Well, i froze like a deer in headlights. Stuck. useless. Planted. I would have fired me.
Now I work in ED, and I had a terminally ill patient w/brain mets come in because of increased seizure activity. She was so sweet, but with horrible veins because of the dexamethosone. I was drawing her blood (like 7th stick because her veins kept blowing) and wouldn't you know it, she started to seize.
Cried out, classic Jacksonian march seizure, focal to the left hand (the one with the needle in it!!) with 'marched' up the arm and became a full blown tonic-clonic seizure. I undid the tourniquet, pulled out the needle, and called for help all at the same time.
Well, this time, no 'planted' for me. Got the charge nurse to bring me Ativan, got the resident in there, someone else got suction and slapped the non-rebreather on her. The seizure passed in a few minutes and she was properly postictal.
The moral of the story? Get any, all, every experience you can. You will find out what you love and what you loathe. You will be a better nurse with more insight. I love ED nursing. I can't imagine doing anything else now.
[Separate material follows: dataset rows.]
**src/rtl/rfs_pkg.sv**
```systemverilog
package rfs_pkg;

   // saturating add used by the fault tally
   function automatic int sat_add(input int a, input int b, input int lim);
      return (a + b > lim) ? lim : a + b;
   endfunction

endpackage

```
**src/rtl/rfs_event.sv**
```systemverilog
module rfs_event #(
   parameter int N_RAIL  = 4,
   parameter int MEM_IDX = 0
) (
   input  logic                     clk,
   input  logic                     rst_n,
   input  logic [N_RAIL-1:0]        uv_flag,
   input  logic                     oc_mem,
   input  logic [N_RAIL-1:0]        off_q,
   input  logic [N_RAIL*N_RAIL-1:0] feed_map,
   output logic [N_RAIL-1:0]        evt
);

   logic [N_RAIL-1:0] flag, flag_q, casc;

   for (genvar i = 0; i < N_RAIL; i++) begin : g_rail
      if (i == MEM_IDX) begin : g_mem
         assign flag[i] = uv_flag[i] | oc_mem;
      end else begin : g_plain
         assign flag[i] = uv_flag[i];
      end
      // loss of input: any disabled supplier of this rail, self excluded
      assign casc[i] = |(feed_map[i*N_RAIL +: N_RAIL] & off_q & ~(N_RAIL'(1) << i));
   end

   always_ff @(posedge clk or negedge rst_n) begin
      if (!rst_n) flag_q <= '0;
      else        flag_q <= flag;
   end

   assign evt = ((flag & ~flag_q) | casc) & ~off_q;

endmodule

```
**src/rtl/rfs_tally.sv**
```systemverilog
module rfs_tally #(
   parameter int CNT_W     = 3,
   parameter int CLR_TICKS = 16384,
   parameter int SHUT_COUNT = 4,
   parameter int EW        = 3
) (
   input  logic          clk,
   input  logic          rst_n,
   input  logic          clr,
   input  logic          tick,
   input  logic          restart,
   input  logic [EW-1:0] n_evt,
   output logic          over
);

   localparam int TW = (CLR_TICKS > 2) ? $clog2(CLR_TICKS) : 1;
   localparam int CMAX = (1 << CNT_W) - 1;
   localparam logic [TW-1:0]    TLAST = TW'(CLR_TICKS - 1);
   localparam logic [CNT_W-1:0] THR   = CNT_W'(SHUT_COUNT);

   if (CLR_TICKS < 2) begin : g_bad_ticks
      $error("CLR_TICKS must be at least 2");
   end
   if (SHUT_COUNT < 1 || SHUT_COUNT > CMAX) begin : g_bad_thr
      $error("SHUT_COUNT must fit in CNT_W bits");
   end

   logic [CNT_W-1:0] cnt_q, cnt_n;
   logic [TW-1:0]    tmr_q, tmr_n;

   always_comb begin
      cnt_n = cnt_q;
      tmr_n = tmr_q;
      if (clr) begin
         cnt_n = '0;
         tmr_n = '0;
      end else if (n_evt != '0) begin
         cnt_n = CNT_W'(rfs_pkg::sat_add(int'(cnt_q), int'(n_evt), CMAX));
         tmr_n = '0;
      end else if (tick && cnt_q != '0) begin
         if (tmr_q == TLAST) begin
            cnt_n = '0;
            tmr_n = '0;
         end else begin
            tmr_n = tmr_q + 1'b1;
         end
      end
   end

   always_ff @(posedge clk or negedge rst_n) begin
      if (!rst_n) begin
         cnt_q <= '0;
         tmr_q <= '0;
      end else begin
         cnt_q <= cnt_n;
         tmr_q <= tmr_n;
      end
   end

   assign over = restart && (cnt_n >= THR);

   assert_tmr_wrap_R6: assert property (@(posedge clk) disable iff (!rst_n)
      (!clr && n_evt == '0 && tick && cnt_q != '0 && tmr_q == TLAST) |=> (cnt_q == '0));
   assert_evt_restart_R6: assert property (@(posedge clk) disable iff (!rst_n)
      (!clr && n_evt != '0) |=> (tmr_q == '0 && cnt_q != '0));
   assert_no_tick_hold_R6: assert property (@(posedge clk) disable iff (!rst_n)
      (!clr && n_evt == '0 && !tick) |=> ($stable(cnt_q) && $stable(tmr_q)));
   assert_clear_R8: assert property (@(posedge clk) disable iff (!rst_n)
      clr |=> (cnt_q == '0 && tmr_q == '0));

endmodule

```
**src/rtl/rail_fault_supervisor.sv**
```systemverilog
module rail_fault_supervisor #(
   parameter int N_RAIL     = 4,
   parameter int MEM_IDX    = 0,
   parameter int TERM_IDX   = 1,
   parameter int CNT_W      = 3,
   parameter int CLR_TICKS  = 16384,
   parameter int SHUT_COUNT = 4
) (
   input  logic                     clk,
   input  logic                     rst_n,
   input  logic                     tick,
   input  logic [N_RAIL-1:0]        uv_flag,
   input  logic                     oc_mem,
   input  logic                     ov_mem,
   input  logic                     ov_term,
   input  logic [N_RAIL*N_RAIL-1:0] feed_map,
   input  logic                     s5_n,
   input  logic                     restart_s5,
   output logic [N_RAIL-1:0]        rail_off,
   output logic                     shutdown
);

   localparam int EW = $clog2(N_RAIL + 1);

   if (N_RAIL < 2 || MEM_IDX >= N_RAIL || TERM_IDX >= N_RAIL || MEM_IDX == TERM_IDX)
   begin : g_bad_idx
      $error("rail indices out of range or equal");
   end

   logic [N_RAIL-1:0] off_q, evt;
   logic              shut_q, s5_q, s5_rise, over, ov_any;

   assign s5_rise = s5_n && !s5_q;
   assign ov_any  = ov_mem || ov_term;

   rfs_event #(.N_RAIL(N_RAIL), .MEM_IDX(MEM_IDX)) u_event (
      .clk     (clk),
      .rst_n   (rst_n),
      .uv_flag (uv_flag),
      .oc_mem  (oc_mem),
      .off_q   (off_q),
      .feed_map(feed_map),
      .evt     (evt)
   );

   rfs_tally #(.CNT_W(CNT_W), .CLR_TICKS(CLR_TICKS), .SHUT_COUNT(SHUT_COUNT), .EW(EW)) u_tally (
      .clk    (clk),
      .rst_n  (rst_n),
      .clr    (s5_rise),
      .tick   (tick),
      .restart(restart_s5),
      .n_evt  (EW'($countones(evt))),
      .over   (over)
   );

   always_ff @(posedge clk or negedge rst_n) begin
      if (!rst_n) begin
         off_q  <= '0;
         shut_q <= 1'b0;
         s5_q   <= 1'b1;
      end else begin
         s5_q   <= s5_n;
         off_q  <= s5_rise ? '0 : (off_q | evt);
         if (ov_any || over) shut_q <= 1'b1;
         else if (s5_rise)   shut_q <= 1'b0;
      end
   end

   assign rail_off = off_q | {N_RAIL{shut_q}};
   assign shutdown = shut_q;

   assert_ov_trip_R2: assert property (@(posedge clk) disable iff (!rst_n)
      ov_any |=> (shutdown && (&rail_off)));
   assert_shut_hold_R8: assert property (@(posedge clk) disable iff (!rst_n)
      (shut_q && !s5_rise) |=> shut_q);
   assert_release_R8: assert property (@(posedge clk) disable iff (!rst_n)
      (s5_rise && !ov_any) |=> (!shut_q && off_q == '0));

   for (genvar d = 0; d < N_RAIL; d++) begin : g_chk
      assert_off_sticky_R3: assert property (@(posedge clk) disable iff (!rst_n)
         (off_q[d] && !s5_rise) |=> off_q[d]);
      for (genvar u = 0; u < N_RAIL; u++) begin : g_pair
         assert_cascade_R5: assert property (@(posedge clk) disable iff (!rst_n)
            (off_q[u] && feed_map[d*N_RAIL+u] && !s5_rise) |=> off_q[d]);
      end
   end

endmodule

```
I wouldn't change a thing about working while in school. It was the best confidence builder I could have found.
FROGGYLEGS, LPN
236 Posts
I would think that the experience of working as a nurse extern will benefit you when you start interviewing for nursing positions. I took a job as a nurses aid in school for that reason alone. In nursing school we never had too much of a patient load, but working as an aid gave me a small bit of experience in working with a heavy patient load. I remember the lady asking me about experience and talking to me in detail about working as an aid during my first interview. They seemed to view the experience as an aid in a positive light. I think that any experience you can get in healthcare will be a boost for you when you do begin looking for your first job as a nurse because a lot of new graduates only have school clinicals as experience. I also think that working as an aid helped me to make the transition from the small patient load in school to the bigger responsibility of working as a nurse.